**Exercise description**
The result should be every line that contains the word "fraction", taken from the material.

**Supplied information**
= = = = = = =
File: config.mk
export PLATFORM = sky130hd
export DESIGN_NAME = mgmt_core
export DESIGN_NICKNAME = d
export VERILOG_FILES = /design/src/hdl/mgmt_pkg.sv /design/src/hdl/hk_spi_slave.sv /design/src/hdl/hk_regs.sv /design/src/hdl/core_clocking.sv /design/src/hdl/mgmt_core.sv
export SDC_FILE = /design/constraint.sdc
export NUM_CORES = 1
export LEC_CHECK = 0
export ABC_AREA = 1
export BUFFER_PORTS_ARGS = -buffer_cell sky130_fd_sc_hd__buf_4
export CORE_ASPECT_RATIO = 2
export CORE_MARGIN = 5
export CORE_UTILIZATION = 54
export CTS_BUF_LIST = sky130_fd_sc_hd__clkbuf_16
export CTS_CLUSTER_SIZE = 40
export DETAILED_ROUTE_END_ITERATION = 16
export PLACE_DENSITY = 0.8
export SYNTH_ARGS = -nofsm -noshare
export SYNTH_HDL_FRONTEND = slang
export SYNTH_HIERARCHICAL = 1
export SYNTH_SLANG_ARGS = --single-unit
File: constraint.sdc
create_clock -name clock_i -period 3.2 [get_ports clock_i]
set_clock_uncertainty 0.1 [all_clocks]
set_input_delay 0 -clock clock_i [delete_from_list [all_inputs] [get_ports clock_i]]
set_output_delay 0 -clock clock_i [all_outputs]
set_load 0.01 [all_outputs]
= = = = = = =
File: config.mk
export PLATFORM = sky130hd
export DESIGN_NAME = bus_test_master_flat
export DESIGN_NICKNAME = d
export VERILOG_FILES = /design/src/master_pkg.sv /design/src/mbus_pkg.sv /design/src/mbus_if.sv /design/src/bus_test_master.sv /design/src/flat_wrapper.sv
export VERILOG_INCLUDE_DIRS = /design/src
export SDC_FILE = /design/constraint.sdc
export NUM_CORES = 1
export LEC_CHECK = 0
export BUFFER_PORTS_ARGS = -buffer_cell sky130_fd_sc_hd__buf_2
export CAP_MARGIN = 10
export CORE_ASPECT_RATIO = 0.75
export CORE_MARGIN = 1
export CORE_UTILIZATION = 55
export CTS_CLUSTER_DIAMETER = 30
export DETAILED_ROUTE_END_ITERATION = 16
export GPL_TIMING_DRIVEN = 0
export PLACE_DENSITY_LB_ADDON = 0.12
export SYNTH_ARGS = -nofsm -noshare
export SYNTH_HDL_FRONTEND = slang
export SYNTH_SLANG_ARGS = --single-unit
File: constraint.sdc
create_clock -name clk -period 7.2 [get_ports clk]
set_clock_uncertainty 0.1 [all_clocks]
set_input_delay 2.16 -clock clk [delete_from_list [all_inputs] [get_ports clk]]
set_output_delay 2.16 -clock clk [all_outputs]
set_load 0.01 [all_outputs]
= = = = = = =
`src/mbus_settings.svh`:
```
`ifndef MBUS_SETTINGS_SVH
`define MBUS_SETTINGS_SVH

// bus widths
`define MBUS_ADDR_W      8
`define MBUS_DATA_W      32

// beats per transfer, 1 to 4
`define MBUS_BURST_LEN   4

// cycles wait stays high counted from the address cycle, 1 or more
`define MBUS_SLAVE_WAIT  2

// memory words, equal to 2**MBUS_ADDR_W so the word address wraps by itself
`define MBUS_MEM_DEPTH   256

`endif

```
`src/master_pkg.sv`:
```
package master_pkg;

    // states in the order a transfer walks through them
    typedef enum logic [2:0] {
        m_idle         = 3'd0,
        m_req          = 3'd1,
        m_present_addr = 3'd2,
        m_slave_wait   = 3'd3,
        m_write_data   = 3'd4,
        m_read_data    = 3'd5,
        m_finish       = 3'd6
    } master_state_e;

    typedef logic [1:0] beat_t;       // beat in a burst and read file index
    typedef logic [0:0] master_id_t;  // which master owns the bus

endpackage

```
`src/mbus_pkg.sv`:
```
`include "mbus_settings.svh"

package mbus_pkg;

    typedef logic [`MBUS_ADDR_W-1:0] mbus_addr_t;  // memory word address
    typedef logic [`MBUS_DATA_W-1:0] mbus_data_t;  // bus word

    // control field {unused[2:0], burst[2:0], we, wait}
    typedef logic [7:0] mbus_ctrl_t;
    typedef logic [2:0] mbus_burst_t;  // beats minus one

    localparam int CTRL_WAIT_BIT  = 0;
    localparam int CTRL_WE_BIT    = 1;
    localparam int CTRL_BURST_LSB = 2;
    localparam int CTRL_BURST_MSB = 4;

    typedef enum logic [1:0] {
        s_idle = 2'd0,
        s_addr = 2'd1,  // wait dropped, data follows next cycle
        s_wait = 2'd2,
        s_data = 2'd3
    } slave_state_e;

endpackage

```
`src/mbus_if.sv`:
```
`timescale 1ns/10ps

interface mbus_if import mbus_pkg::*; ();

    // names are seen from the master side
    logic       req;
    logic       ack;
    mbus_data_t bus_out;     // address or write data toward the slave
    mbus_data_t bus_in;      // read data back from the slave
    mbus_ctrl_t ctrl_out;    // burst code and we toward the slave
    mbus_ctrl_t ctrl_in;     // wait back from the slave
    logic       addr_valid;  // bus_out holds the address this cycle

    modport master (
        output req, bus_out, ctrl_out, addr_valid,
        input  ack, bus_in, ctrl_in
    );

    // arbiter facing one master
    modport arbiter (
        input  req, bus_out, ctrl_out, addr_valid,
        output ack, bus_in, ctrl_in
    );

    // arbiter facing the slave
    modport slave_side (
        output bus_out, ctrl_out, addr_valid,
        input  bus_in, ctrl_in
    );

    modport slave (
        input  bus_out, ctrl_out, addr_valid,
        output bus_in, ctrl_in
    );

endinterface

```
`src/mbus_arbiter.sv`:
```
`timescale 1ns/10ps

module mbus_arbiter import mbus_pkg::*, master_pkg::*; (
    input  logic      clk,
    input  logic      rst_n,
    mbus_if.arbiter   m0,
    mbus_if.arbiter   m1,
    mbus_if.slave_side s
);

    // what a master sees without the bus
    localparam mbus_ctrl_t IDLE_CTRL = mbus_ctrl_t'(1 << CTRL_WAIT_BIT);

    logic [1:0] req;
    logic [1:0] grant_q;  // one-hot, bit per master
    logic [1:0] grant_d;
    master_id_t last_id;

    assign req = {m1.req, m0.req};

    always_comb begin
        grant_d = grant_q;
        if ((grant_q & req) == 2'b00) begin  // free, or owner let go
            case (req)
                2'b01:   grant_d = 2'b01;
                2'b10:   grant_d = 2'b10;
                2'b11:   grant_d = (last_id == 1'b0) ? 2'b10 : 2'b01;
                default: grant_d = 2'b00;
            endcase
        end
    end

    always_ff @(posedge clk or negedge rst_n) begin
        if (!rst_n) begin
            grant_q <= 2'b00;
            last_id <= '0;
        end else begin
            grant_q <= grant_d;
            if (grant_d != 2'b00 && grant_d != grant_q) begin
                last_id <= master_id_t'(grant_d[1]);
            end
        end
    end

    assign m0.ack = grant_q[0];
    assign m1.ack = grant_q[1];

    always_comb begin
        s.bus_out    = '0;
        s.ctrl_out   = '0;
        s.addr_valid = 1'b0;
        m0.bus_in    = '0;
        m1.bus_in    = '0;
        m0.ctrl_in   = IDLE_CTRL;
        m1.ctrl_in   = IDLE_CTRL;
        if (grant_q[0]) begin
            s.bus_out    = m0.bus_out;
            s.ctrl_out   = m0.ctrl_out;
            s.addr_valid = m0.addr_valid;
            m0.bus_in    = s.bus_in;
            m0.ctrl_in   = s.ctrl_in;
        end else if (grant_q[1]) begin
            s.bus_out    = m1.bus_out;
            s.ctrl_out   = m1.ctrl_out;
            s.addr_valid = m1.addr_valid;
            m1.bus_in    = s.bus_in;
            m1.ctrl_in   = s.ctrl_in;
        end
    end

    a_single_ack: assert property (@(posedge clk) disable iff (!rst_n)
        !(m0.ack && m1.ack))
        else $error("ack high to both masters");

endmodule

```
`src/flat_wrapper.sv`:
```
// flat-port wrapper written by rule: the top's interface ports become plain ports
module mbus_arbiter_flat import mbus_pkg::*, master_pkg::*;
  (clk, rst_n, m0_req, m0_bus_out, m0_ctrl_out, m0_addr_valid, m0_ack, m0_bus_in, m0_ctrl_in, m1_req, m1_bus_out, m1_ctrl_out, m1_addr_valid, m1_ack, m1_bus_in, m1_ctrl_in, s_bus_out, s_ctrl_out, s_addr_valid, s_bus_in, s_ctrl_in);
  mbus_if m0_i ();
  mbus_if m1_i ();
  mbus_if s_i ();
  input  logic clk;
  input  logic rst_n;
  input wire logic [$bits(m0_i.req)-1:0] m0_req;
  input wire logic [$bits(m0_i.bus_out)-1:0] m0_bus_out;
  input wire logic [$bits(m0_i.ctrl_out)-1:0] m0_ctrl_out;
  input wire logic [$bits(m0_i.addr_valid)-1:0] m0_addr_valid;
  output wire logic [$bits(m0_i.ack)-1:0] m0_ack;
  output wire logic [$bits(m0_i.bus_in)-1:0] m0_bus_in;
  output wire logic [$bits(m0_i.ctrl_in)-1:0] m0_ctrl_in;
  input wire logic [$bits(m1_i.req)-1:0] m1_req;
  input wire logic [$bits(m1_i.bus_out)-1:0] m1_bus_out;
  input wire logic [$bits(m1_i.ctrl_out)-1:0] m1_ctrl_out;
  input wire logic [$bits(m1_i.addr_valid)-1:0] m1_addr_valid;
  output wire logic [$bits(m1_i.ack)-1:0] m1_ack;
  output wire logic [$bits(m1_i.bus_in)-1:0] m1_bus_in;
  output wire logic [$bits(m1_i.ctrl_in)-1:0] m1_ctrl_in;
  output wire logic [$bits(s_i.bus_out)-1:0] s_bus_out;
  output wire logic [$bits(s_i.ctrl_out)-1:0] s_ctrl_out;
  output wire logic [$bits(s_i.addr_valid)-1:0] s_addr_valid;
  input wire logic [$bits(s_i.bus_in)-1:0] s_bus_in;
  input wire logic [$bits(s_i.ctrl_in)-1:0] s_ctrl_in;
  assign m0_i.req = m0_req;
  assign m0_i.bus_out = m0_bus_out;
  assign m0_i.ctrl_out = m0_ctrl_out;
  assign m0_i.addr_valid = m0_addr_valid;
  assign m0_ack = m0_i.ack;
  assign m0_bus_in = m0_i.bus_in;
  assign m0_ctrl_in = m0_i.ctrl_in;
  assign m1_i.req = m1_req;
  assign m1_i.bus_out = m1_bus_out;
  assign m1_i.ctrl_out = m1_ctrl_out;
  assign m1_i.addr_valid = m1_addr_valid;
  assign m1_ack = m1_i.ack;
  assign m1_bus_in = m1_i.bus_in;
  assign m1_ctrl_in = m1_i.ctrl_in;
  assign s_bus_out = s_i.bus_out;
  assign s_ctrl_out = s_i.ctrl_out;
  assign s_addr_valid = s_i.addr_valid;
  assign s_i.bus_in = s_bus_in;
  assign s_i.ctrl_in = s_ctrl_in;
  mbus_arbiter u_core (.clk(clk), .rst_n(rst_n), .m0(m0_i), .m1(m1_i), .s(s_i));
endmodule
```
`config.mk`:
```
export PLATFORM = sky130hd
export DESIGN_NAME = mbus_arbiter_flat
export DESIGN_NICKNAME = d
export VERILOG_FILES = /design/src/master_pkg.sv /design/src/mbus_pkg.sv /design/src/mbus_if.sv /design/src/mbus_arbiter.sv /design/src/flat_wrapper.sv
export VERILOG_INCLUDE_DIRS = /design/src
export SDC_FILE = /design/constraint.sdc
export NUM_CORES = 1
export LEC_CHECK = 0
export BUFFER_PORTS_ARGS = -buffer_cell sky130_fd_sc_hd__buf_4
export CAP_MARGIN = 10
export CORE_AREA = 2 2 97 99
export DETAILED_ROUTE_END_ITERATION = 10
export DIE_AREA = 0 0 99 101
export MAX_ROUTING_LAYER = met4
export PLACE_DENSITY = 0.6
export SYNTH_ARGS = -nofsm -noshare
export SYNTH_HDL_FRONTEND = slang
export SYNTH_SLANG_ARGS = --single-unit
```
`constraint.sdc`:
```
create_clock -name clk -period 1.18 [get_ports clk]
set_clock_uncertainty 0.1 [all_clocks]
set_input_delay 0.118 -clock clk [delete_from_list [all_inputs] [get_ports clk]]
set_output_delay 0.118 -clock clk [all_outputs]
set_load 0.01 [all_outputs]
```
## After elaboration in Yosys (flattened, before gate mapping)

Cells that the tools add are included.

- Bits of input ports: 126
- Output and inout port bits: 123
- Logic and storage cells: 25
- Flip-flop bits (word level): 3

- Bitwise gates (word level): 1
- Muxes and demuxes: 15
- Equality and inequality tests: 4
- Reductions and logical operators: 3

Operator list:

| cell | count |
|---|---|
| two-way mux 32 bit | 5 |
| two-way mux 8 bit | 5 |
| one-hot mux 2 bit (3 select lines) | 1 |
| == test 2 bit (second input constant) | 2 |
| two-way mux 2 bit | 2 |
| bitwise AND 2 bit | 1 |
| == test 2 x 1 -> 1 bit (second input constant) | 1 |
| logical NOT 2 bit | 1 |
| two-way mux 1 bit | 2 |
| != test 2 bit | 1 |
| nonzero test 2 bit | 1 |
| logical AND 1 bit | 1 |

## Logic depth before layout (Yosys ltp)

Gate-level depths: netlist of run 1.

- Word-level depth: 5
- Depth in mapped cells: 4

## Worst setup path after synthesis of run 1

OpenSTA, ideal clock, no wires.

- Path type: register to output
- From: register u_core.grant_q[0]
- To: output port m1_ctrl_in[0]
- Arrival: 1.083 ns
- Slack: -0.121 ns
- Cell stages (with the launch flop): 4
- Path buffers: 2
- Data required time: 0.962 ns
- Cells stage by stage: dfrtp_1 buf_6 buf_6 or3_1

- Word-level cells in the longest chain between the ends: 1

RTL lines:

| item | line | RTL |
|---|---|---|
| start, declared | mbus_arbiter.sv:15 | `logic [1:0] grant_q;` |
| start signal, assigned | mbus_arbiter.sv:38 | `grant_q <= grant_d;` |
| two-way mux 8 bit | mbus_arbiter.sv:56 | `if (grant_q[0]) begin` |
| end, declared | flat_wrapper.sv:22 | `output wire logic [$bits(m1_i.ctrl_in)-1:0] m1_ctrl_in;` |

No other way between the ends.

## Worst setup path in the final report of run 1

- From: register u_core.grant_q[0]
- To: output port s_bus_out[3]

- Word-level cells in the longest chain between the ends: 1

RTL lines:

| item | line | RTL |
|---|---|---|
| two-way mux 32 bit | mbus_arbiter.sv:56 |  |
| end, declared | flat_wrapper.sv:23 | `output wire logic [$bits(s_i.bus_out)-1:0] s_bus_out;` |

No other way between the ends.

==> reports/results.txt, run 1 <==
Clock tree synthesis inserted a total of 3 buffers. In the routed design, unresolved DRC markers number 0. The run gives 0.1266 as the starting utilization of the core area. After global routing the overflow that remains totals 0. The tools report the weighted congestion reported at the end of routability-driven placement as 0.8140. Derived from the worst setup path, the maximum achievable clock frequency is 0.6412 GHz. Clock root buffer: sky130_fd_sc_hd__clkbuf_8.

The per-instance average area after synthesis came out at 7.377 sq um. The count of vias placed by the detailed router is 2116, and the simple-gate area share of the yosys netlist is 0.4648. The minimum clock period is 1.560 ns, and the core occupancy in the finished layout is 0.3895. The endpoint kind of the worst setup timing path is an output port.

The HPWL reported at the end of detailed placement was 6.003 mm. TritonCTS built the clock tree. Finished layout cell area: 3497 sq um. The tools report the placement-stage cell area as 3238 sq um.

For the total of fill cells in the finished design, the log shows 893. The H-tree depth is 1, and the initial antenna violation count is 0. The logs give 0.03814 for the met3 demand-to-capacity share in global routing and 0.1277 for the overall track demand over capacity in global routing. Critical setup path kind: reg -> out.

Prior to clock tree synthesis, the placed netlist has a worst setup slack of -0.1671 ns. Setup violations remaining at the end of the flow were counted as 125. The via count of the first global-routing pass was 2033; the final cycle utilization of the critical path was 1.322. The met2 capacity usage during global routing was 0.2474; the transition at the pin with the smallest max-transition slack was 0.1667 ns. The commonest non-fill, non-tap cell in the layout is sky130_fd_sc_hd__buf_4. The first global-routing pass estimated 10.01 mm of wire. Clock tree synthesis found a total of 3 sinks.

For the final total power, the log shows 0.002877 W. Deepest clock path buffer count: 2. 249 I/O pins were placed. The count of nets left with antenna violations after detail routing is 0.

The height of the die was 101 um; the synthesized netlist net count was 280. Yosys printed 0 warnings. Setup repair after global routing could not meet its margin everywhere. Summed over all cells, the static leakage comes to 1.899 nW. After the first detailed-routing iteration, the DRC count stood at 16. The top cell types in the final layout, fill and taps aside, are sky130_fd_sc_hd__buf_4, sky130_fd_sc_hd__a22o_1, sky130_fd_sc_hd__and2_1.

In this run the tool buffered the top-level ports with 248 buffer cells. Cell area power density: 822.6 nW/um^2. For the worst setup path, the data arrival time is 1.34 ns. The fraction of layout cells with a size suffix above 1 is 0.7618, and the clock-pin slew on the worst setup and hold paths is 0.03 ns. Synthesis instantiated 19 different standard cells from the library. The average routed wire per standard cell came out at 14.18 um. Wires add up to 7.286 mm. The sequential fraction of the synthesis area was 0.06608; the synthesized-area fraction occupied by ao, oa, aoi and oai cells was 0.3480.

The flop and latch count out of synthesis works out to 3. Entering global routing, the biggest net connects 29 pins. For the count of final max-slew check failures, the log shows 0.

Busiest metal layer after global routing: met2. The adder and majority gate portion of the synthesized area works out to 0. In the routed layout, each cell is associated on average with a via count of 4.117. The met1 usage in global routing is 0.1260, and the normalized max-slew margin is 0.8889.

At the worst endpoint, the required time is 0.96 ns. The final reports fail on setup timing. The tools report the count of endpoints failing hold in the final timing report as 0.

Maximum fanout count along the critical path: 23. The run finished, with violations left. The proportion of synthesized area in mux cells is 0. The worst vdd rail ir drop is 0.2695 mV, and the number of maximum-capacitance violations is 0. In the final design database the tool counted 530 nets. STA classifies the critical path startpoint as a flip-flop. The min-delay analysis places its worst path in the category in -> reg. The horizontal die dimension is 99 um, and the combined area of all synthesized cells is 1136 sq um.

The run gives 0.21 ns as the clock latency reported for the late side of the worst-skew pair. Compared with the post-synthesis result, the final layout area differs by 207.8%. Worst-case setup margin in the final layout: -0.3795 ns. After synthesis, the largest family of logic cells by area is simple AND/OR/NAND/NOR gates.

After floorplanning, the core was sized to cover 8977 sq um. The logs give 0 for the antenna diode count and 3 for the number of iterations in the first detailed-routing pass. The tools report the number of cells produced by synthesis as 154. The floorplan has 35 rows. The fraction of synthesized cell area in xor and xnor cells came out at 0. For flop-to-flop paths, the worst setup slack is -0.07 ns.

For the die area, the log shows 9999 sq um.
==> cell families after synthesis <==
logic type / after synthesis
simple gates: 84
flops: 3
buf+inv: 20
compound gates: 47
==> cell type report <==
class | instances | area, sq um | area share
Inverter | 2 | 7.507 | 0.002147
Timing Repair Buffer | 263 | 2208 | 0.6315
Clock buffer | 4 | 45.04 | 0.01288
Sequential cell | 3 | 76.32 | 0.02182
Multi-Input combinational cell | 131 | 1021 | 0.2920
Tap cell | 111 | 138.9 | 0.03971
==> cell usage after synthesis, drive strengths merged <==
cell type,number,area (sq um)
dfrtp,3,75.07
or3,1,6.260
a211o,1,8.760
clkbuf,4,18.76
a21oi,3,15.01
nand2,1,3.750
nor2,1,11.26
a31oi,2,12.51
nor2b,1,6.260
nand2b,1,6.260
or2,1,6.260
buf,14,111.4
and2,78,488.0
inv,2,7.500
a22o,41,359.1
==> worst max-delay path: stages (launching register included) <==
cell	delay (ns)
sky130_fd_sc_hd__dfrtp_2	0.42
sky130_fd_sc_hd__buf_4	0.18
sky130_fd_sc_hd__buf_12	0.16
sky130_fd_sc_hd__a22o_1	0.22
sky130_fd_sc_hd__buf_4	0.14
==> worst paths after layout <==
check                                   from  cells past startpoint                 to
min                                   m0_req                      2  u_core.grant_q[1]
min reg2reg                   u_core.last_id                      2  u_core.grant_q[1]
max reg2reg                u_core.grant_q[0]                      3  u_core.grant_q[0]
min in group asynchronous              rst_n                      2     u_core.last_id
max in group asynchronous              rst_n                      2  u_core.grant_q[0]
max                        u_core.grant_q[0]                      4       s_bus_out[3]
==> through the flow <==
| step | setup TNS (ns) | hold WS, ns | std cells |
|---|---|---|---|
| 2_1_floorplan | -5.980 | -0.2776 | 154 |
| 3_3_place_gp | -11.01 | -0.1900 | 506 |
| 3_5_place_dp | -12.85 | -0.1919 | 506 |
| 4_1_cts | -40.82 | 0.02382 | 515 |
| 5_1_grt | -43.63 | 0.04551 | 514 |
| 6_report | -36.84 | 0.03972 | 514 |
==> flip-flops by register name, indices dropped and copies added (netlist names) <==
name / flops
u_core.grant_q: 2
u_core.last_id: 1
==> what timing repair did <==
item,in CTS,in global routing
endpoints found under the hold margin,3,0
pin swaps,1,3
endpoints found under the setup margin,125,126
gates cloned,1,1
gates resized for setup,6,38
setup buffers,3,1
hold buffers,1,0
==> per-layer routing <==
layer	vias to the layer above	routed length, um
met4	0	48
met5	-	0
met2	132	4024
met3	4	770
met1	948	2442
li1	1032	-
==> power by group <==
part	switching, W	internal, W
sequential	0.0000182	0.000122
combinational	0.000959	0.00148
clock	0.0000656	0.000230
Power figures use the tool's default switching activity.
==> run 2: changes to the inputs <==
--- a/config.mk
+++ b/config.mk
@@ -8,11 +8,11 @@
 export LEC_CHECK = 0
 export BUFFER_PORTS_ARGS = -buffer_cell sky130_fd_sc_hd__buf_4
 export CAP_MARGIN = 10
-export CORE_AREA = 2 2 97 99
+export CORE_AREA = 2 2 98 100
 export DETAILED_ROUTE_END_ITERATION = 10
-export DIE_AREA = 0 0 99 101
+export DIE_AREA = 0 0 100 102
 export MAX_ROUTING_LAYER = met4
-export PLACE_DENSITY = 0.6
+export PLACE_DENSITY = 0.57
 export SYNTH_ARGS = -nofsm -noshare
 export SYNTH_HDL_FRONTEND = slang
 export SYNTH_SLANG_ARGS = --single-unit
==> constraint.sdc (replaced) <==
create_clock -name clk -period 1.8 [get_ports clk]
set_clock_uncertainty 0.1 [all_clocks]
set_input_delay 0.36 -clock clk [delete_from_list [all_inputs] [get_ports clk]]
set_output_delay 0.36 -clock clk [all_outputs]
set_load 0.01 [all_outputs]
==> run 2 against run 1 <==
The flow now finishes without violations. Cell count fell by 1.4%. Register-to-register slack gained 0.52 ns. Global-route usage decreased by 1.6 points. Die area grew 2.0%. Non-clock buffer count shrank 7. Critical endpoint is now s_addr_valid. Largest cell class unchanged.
= = = = = = =
**Task result**
In this run the tool buffered the top-level ports with 248 buffer cells. Cell area power density: 822.6 nW/um^2. For the worst setup path, the data arrival time is 1.34 ns. The fraction of layout cells with a size suffix above 1 is 0.7618, and the clock-pin slew on the worst setup and hold paths is 0.03 ns. Synthesis instantiated 19 different standard cells from the library. The average routed wire per standard cell came out at 14.18 um. Wires add up to 7.286 mm. The sequential fraction of the synthesis area was 0.06608; the synthesized-area fraction occupied by ao, oa, aoi and oai cells was 0.3480.
After floorplanning, the core was sized to cover 8977 sq um. The logs give 0 for the antenna diode count and 3 for the number of iterations in the first detailed-routing pass. The tools report the number of cells produced by synthesis as 154. The floorplan has 35 rows. The fraction of synthesized cell area in xor and xnor cells came out at 0. For flop-to-flop paths, the worst setup slack is -0.07 ns.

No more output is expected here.